Serena Maria Arghittu from the group of FIAS Senior Fellow Roberto Covino successfully defended her PhD thesis in March. In her thesis - Self-regulatory Mechanisms of Proteins at the Cell Surface - she investigated how proteins at the cell surface autonomously adapt to their local environment, a fundamental question in cell biology with implications for how cells achieve signalling robustness and precision in complex surroundings.

Combining molecular dynamics simulations, coarse-grained modelling, and deep-learning approaches, Arghittu explored how glycosylation, membrane composition, and molecular cooperation shape protein behaviour across scales. Her work connected detailed molecular mechanisms to a broader view of the plasma membrane as an active regulatory matrix rather than a passive boundary.    
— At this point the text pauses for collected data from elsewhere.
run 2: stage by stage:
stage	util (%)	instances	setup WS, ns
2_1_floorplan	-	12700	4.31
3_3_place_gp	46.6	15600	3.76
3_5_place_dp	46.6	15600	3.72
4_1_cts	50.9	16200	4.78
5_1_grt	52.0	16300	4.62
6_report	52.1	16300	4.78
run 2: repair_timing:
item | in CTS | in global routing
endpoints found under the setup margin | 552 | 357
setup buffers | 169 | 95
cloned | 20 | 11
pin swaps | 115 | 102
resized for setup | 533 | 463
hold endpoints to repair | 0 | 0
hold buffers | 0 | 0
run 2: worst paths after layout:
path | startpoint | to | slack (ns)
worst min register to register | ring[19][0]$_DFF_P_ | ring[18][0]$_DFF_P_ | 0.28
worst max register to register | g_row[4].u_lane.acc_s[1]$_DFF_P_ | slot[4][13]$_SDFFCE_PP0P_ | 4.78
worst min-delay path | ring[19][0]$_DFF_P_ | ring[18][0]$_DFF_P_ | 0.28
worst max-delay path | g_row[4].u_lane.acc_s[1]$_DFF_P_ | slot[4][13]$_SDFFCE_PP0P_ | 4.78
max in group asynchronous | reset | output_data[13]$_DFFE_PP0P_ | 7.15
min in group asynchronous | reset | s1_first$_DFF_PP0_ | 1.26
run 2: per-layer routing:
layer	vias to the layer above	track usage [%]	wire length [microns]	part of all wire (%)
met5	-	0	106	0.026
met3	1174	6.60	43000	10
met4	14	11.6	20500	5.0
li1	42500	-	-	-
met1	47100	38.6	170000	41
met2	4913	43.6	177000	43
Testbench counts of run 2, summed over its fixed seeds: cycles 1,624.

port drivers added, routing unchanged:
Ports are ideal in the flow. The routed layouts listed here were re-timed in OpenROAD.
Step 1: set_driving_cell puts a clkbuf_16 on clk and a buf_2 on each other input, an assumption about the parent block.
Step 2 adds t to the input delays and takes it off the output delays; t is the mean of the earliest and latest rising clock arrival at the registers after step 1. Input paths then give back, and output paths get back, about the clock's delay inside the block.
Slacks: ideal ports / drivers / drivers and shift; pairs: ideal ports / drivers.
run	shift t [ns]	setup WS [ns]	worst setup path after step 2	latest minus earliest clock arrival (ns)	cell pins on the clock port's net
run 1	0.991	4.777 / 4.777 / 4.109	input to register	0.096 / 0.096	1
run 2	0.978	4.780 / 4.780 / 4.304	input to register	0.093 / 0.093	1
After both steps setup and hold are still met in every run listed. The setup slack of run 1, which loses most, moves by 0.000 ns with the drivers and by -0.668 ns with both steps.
Source: an optimization exercise on an open RTL-to-GDS flow (aim: small area, a short achievable clock period and few clock cycles). Production flows keep margins and buffers that such runs may drop.
Only simulation tests tie the RTL to the original design; equivalence was not proved.
Power figures rest on the tool's default switching activity, not on a simulated workload.

## the previous run
Design periodic_can_frame_scheduler_core, start of the top module:
module periodic_can_frame_scheduler_core #(
    parameter int MAX_MSGS = pcfs_pkg::DEF_MAX_MSGS
) (
    input  logic                          i_clk,
    input  logic                          i_rst_n,
    input  logic                          start,
    output logic                          busy,
    input  logic [pcfs_pkg::KIND_W-1:0]   i_kind,
    input  logic [pcfs_pkg::TIME_W-1:0]   i_now_ms,
    input  logic                          i_ignition_on,
    input  logic [pcfs_pkg::RAW_W-1:0]    i_raw_id,
    input  logic [pcfs_pkg::PER_W-1:0]    i_period_ms,
    input  logic [pcfs_pkg::DATA_W-1:0]   i_payload,
    output logic                          o_strobe,
    output logic                          o_bus_select,
    output logic [pcfs_pkg::ID_W-1:0]     o_frame_id,
    output logic [pcfs_pkg::DATA_W-1:0]   o_frame_data,
    output logic                          o_last
);
Size: ~2300 flip-flops.
Settings: LEC_CHECK=0, CAP_MARGIN=20, CORE_MARGIN=2, CORE_UTILIZATION=45, SLEW_MARGIN=20; clock period 6.0 ns.
run.sh (not shown) runs the stock make flow with config.mk's settings and CLKGATE_MAP_FILE= SYNTH_SCRIPT=/design/flow/synth_recipe.tcl, a recipe that flattens the netlist after the stock synthesis.
Testbench counts of the previous run, summed over its fixed seeds: cycles 6,117.
Changes in the current run relative to the previous run:
- putting ABC_CLOCK_PERIOD_IN_PS at 3500 where nothing was set
- putting SETUP_SLACK_MARGIN at 2.0 where nothing was set
## What came out
The current run finished every stage and its layout cleared the timing, design-rule and antenna checks.
Looking only at antenna diode count, and setting everything else aside, the lower value of the previous run and the current run goes to the current run.
The previous run → the current run: highest fanout seen on the critical path climbed 3; die area neither gained nor lost much.
Final total power: the current run vs the previous run up about 2.3%
Lower global-route wire length before repair among the previous run and the current run: the previous run
On placed standard-cell area, the current run tracks the previous run almost exactly.
Global routing usage summed across all routing layers sits higher in the current run than in the previous run.
NOTE: slew of the pin with the lowest slew margin in the current run falls short of that of the previous run
Total clock buffers created by CTS in the current run is about 0.8% lower than in the previous run
Between the previous run and the current run, the difference in sequential cell area is negligible.

* * *

periodic_can_frame_scheduler_core, a different RTL version from the one above (not shown whole).
Size: roughly 7500 cells after synthesis, about 2500 flip-flops, about 250 I/O pins, roughly 110000 um^2 of cells after synthesis.
clock: 6.0 ns
lec_check: 0
cap_margin: 20
core_margin: 2
core_utilization: 45
setup_slack_margin: 3.0
slew_margin: 20
The starting point finished clean.
Testbench counts at the start, summed over its fixed seeds: cycles 6,117.
Change:
--- a/flow/config.mk
+++ b/flow/config.mk
@@ -8,5 +8,5 @@
 export CAP_MARGIN = 20
 export CORE_MARGIN = 2
-export CORE_UTILIZATION = 45
+export CORE_UTILIZATION = 55
 export SETUP_SLACK_MARGIN = 3.0
-export SLEW_MARGIN = 20
+export SLEW_MARGIN = 40
Utilization grows by 12 points; sequential share of layout area went up by 0.48 points; final area falls by 0.90%; sequential power hardly moves; area after synthesis stays the same; first-iteration DRC count increases by 0.44%; total power shrinks by 2.0%; via count is about the same; worst setup slack gains 0.0058 ns.

* * *

periodic_can_frame_scheduler_core, a different RTL version from the one above (not shown whole).
Size in the first run: roughly 250 I/O pins, about 110000 um2 of cells after synthesis.
make LEC_CHECK=0 CAP_MARGIN=20 CORE_MARGIN=2 CORE_UTILIZATION=45 SETUP_SLACK_MARGIN=2.75 SLEW_MARGIN=20 finish   # period 6.0 ns
The baseline completed without violations.
Testbench counts at the start, summed over its fixed seeds: cycles 6,117.
Next try:
SETUP_SLACK_MARGIN = 2.5   (was 2.75)
SYNTH_HIERARCHICAL = 1   (was unset)
What happened: The new run ran to the end with no violations; clock skew fell by 0.023 ns; final area rose by 1.3%; first-iteration DRC count fell by 16%.
Next try:
SYNTH_HIERARCHICAL = unset   (was 1)
Wire length went down by 1.0%.
Via count went down by 1.7%.
Clock skew went up by 0.012 ns.
First-iteration DRC count went up by 6.7%.
Worst setup slack improved by 0.18 ns.
Worst hold slack got worse by 0.031 ns.
Cell area went down by 3.1%.
Synthesized area went down by 3.0%.

* * *

periodic_can_frame_scheduler_core, a different RTL version from the one above (not shown whole).
Size: ~8200 cells after synthesis, ~2400 flip-flops, ~250 I/O pins.
==> flow/design.v (excerpt) <==
module periodic_can_frame_scheduler_core #(
    parameter int MAX_MSGS = pcfs_pkg::DEF_MAX_MSGS
) (
    input  logic                          i_clk,
    input  logic                          i_rst_n,
    input  logic                          start,
    output logic                          busy,
    input  logic [pcfs_pkg::KIND_W-1:0]   i_kind,
    input  logic [pcfs_pkg::TIME_W-1:0]   i_now_ms,
    input  logic                          i_ignition_on,
    input  logic [pcfs_pkg::RAW_W-1:0]    i_raw_id,
    input  logic [pcfs_pkg::PER_W-1:0]    i_period_ms,
    input  logic [pcfs_pkg::DATA_W-1:0]   i_payload,
    output logic                          o_strobe,
    output logic                          o_bus_select,
    output logic [pcfs_pkg::ID_W-1:0]     o_frame_id,
    output logic [pcfs_pkg::DATA_W-1:0]   o_frame_data,
    output logic                          o_last
);
clock: 6.0 ns
lec_check: 0
cap_margin: 20
core_margin: 2
core_utilization: 45
slew_margin: 20
The first run completed with no timing, DRC or antenna violations.
Testbench counts at the start, summed over its fixed seeds: cycles 6,117.
==> next run, changes <==
SETUP_SLACK_MARGIN = 2.5   (was default)
Outcome: Final area rises by 5.6%. Critical path depth rises by 6. Count of clock-buffer cells in the layout falls by 11.

-- separate check: timing with driven ports --
No port has a modelled driver above. Below, the same layouts with a new extraction and two added sets of constraints. Step 1 sets driving cells, clkbuf_16 on the clock port and buf_2 on the other inputs (assumed; they add their load-dependent delay and slew). Step 2 also shifts input and output timing later by t, the mid clock arrival at the registers, as if the neighbouring blocks saw the same clock. Slacks: ideal / step 1 / step 2; pairs: ideal / step 1.
run | t, ns | setup WS [ns] | worst setup path at the end | worst register clock-pin slew, ns | worst slew at a driven data input, ns
the previous run | 0.956 | 0.408 / 0.408 / 0.408 | register to register | 0.07 / 0.07 | 0.23
the current run | 0.980 | 0.926 / 0.926 / 0.645 | input to register | 0.07 / 0.07 | 0.23
the first run of note 2 | 1.018 | 2.351 / 2.351 / 1.999 | input to register | 0.07 / 0.07 | 0.18
the second run of note 2 | 1.010 | 2.357 / 2.357 / 1.884 | input to register | 0.07 / 0.07 | 0.19
the first run of note 3 | 1.010 | 2.491 / 2.491 / 1.589 | input to register | 0.07 / 0.07 | 0.18
the second run of note 3 | 1.008 | 2.288 / 2.288 / 1.415 | input to register | 0.07 / 0.07 | 0.20
the third run of note 3 | 1.008 | 2.471 / 2.499 / 1.527 | input to register | 0.06 / 0.06 | 0.18
the first run of note 4 | 1.006 | 0.841 / 0.841 / 0.665 | input to register | 0.07 / 0.07 | 0.16
the second run of note 4 | 0.984 | 2.214 / 2.214 / 1.365 | input to register | 0.07 / 0.07 | 0.17
After both steps every run listed still meets setup and hold. The setup slack of the third run of note 3, which loses most, moves by +0.028 ns with the drivers and by -0.944 ns with both steps.
What follows belongs to an exercise in optimizing a design on an open flow for a short achievable clock period and few clock cycles; a production flow would make more cautious choices. In this exercise RTL edits were held to simulation tests only and were not proved equivalent to the original. No activity file was given, so power comes from the tool's default toggle rates.

`design/flow/design.v`:
```
package capture_pkg;
  typedef logic [31:0] data_t;       
  typedef logic [3:0]  strb_t;       
  typedef logic [1:0]  resp_t;       
  typedef logic [11:0] reg_addr_t;   
  localparam resp_t RESP_OKAY   = 2'b00;
  localparam resp_t RESP_SLVERR = 2'b10;
  localparam reg_addr_t REG_CTRL        = 12'h000;   
  localparam reg_addr_t REG_STATUS      = 12'h004;   
  localparam reg_addr_t REG_ID          = 12'h008;   
  localparam reg_addr_t MEM_WINDOW_BASE = 12'h800;   
  localparam int WINDOW_SEL_BIT = 11;   
  localparam data_t CAPTURE_ID = 32'h4341_5031;   
  typedef enum logic [2:0] {
    IDLE,       
    ACCESS,     
    WAIT_MEM,   
    RESP_B,     
    RESP_R      
  } lite_state_e;
endpackage
`timescale 1ns/1ps
module shared_ram #(
  parameter int MEM_ADDR_WIDTH = 6
) (
  input  logic                      aclk,
  input  logic                      win_we,
  input  logic [MEM_ADDR_WIDTH-1:0] win_addr,
  input  logic [31:0]               win_wdata,
  input  logic [3:0]                win_strb,
  input  logic                      str_we,
  input  logic [MEM_ADDR_WIDTH-1:0] str_addr,
  input  logic [31:0]               str_wdata,
  input  logic [MEM_ADDR_WIDTH-1:0] rd_addr,
  output logic [31:0]               rd_data
);
  localparam int DEPTH = 2 ** MEM_ADDR_WIDTH;
  logic [31:0] mem [DEPTH];   
  always_ff @(posedge aclk) begin
    for (int k = 0; k < DEPTH; k++) begin
      for (int b = 0; b < 4; b++) begin
        if (win_we && win_addr == k && win_strb[b]) begin
          mem[k][8*b +: 8] <= win_wdata[8*b +: 8];
        end else if (str_we && str_addr == k) begin
          mem[k][8*b +: 8] <= str_wdata[8*b +: 8];
        end
      end
    end
  end
  assign rd_data = mem[rd_addr];
endmodule
`timescale 1ns/1ps
module axi_capture_top #(
  parameter int MEM_ADDR_WIDTH = 6   
) (
  input  logic                   aclk,
  input  logic                   reset,
  input  capture_pkg::reg_addr_t s_axi_lite_awaddr,
  input  logic                   s_axi_lite_awvalid,
  output logic                   s_axi_lite_awready,
  input  capture_pkg::data_t     s_axi_lite_wdata,
  input  capture_pkg::strb_t     s_axi_lite_wstrb,
  input  logic                   s_axi_lite_wvalid,
  output logic                   s_axi_lite_wready,
  output capture_pkg::resp_t     s_axi_lite_bresp,
  output logic                   s_axi_lite_bvalid,
  input  logic                   s_axi_lite_bready,
  input  capture_pkg::reg_addr_t s_axi_lite_araddr,
  input  logic                   s_axi_lite_arvalid,
  output logic                   s_axi_lite_arready,
  output capture_pkg::data_t     s_axi_lite_rdata,
  output capture_pkg::resp_t     s_axi_lite_rresp,
  output logic                   s_axi_lite_rvalid,
  input  logic                   s_axi_lite_rready,
  input  capture_pkg::data_t     s_axi_stream_tdata,
  input  logic                   s_axi_stream_tvalid,
  output logic                   s_axi_stream_tready,
  input  logic                   s_axi_stream_tlast
);
  localparam int DEPTH = 2 ** MEM_ADDR_WIDTH;
  logic                    wr;           
  logic                    rd;           
  logic                    wr_win;       
  logic                    wr_ctrl;      
  logic                    wr_ok;        
  logic                    clear;        
  logic                    beat;         
  logic                    capture_en;
  logic [MEM_ADDR_WIDTH:0] word_count;
  logic                    frame_done;
  logic                    tready_q;
  logic                    ready_q;
  logic                    bvalid_q;
  logic                    bresp_err_q;
  logic                    rvalid_q;
  logic                    rresp_err_q;
  capture_pkg::data_t      rdata_q;
  capture_pkg::data_t      ram_rdata;
  capture_pkg::data_t      reg_value;
  logic                    reg_hit;
  logic                    en_next;
  logic [MEM_ADDR_WIDTH:0] count_next;
  assign s_axi_lite_awready = ready_q;
  assign s_axi_lite_wready  = ready_q;
  assign s_axi_lite_arready = ready_q;
  assign s_axi_lite_bvalid   = bvalid_q;
  assign s_axi_lite_bresp    = {bresp_err_q, 1'b0};
  assign s_axi_lite_rvalid   = rvalid_q;
  assign s_axi_lite_rdata    = rdata_q;
  assign s_axi_lite_rresp    = {rresp_err_q, 1'b0};
  assign s_axi_stream_tready = tready_q;
  assign wr      = s_axi_lite_awvalid && s_axi_lite_wvalid && ready_q;
  assign rd      = s_axi_lite_arvalid && ready_q;
  assign wr_win  = wr && s_axi_lite_awaddr[capture_pkg::WINDOW_SEL_BIT];
  assign wr_ctrl = wr && s_axi_lite_awaddr == capture_pkg::REG_CTRL && s_axi_lite_wstrb[0];
  assign clear   = wr_ctrl && s_axi_lite_wdata[1];
  assign wr_ok   = s_axi_lite_awaddr[capture_pkg::WINDOW_SEL_BIT]
                || s_axi_lite_awaddr == capture_pkg::REG_CTRL
                || s_axi_lite_awaddr == capture_pkg::REG_STATUS
                || s_axi_lite_awaddr == capture_pkg::REG_ID;
  assign beat    = s_axi_stream_tvalid && tready_q;
  shared_ram #(.MEM_ADDR_WIDTH(MEM_ADDR_WIDTH)) shared_ram_inst (
    .aclk      (aclk),
    .win_we    (wr_win),
    .win_addr  (s_axi_lite_awaddr[2 +: MEM_ADDR_WIDTH]),
    .win_wdata (s_axi_lite_wdata),
    .win_strb  (s_axi_lite_wstrb),
    .str_we    (beat),
    .str_addr  (word_count[MEM_ADDR_WIDTH-1:0]),
    .str_wdata (s_axi_stream_tdata),
    .rd_addr   (s_axi_lite_araddr[2 +: MEM_ADDR_WIDTH]),
    .rd_data   (ram_rdata)
  );
  always_comb begin
    reg_hit = 1'b1;
    case (s_axi_lite_araddr)
      capture_pkg::REG_CTRL:   reg_value = {31'd0, capture_en};
      capture_pkg::REG_STATUS: reg_value = {word_count[MEM_ADDR_WIDTH], frame_done, 14'd0,
                                            16'(word_count)};
      capture_pkg::REG_ID:     reg_value = capture_pkg::CAPTURE_ID;
      default: begin
        reg_value = '0;
        reg_hit   = 1'b0;
      end
    endcase
  end
  always_comb begin
    en_next    = capture_en;
    count_next = word_count + beat;
    if (wr_ctrl) begin
      en_next = s_axi_lite_wdata[0];
    end
    if (clear) begin
      count_next = '0;
    end
  end
  always_ff @(posedge aclk) begin
    ready_q <= !reset;
  end
  always_ff @(posedge aclk) begin
    if (reset) begin
      capture_en <= 1'b0;
      word_count <= '0;
      frame_done <= 1'b0;
      tready_q   <= 1'b0;
      bvalid_q   <= 1'b0;
      rvalid_q   <= 1'b0;
    end else begin
      capture_en <= en_next;
      word_count <= count_next;
      tready_q   <= en_next && !count_next[MEM_ADDR_WIDTH];
      if (clear) begin
        frame_done <= 1'b0;
      end else if (beat && s_axi_stream_tlast) begin
        frame_done <= 1'b1;
      end
      if (wr) begin
        bvalid_q <= 1'b1;
      end else if (s_axi_lite_bready) begin
        bvalid_q <= 1'b0;
      end
      if (rd) begin
        rvalid_q <= 1'b1;
      end else if (s_axi_lite_rready) begin
        rvalid_q <= 1'b0;
      end
    end
  end
  always_ff @(posedge aclk) begin
    if (wr) begin
      bresp_err_q <= !wr_ok;
    end
    if (rd) begin
      rdata_q     <= s_axi_lite_araddr[capture_pkg::WINDOW_SEL_BIT] ? ram_rdata : reg_value;
      rresp_err_q <= !s_axi_lite_araddr[capture_pkg::WINDOW_SEL_BIT] && !reg_hit;
    end
  end
endmodule
```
A central focus of the thesis was the human MET receptor, a key regulator of cellular growth and motility. Through atomistic simulations, Arghittu showed that N-glycans are not merely decorative surface modifications, but active structural regulators. They form transient inter-domain bridges, restrict conformational flexibility, stabilize ligand-binding competent states, and help prevent spurious interactions. Her findings further suggest that glycan interactions can couple receptor conformation to membrane organization, revealing glycosylation as an intrinsic layer of regulation at the cell surface.  

Beyond MET, her thesis also examined adaptive mechanisms in minimal cells through the lipid transporter P116 and introduced TomoSBI, a simulation-based inference framework for cryo-electron tomography. Together, these studies point to a unifying principle: biological systems achieve resilience through self-contained adaptive mechanisms that allow them to respond to their environment with both specificity and flexibility.   

Arghittu’s work thus offers a dynamic view of the cell surface — not simply as the site where signals arrive, but as an active and self-regulating interface that helps determine how those signals are received and interpreted.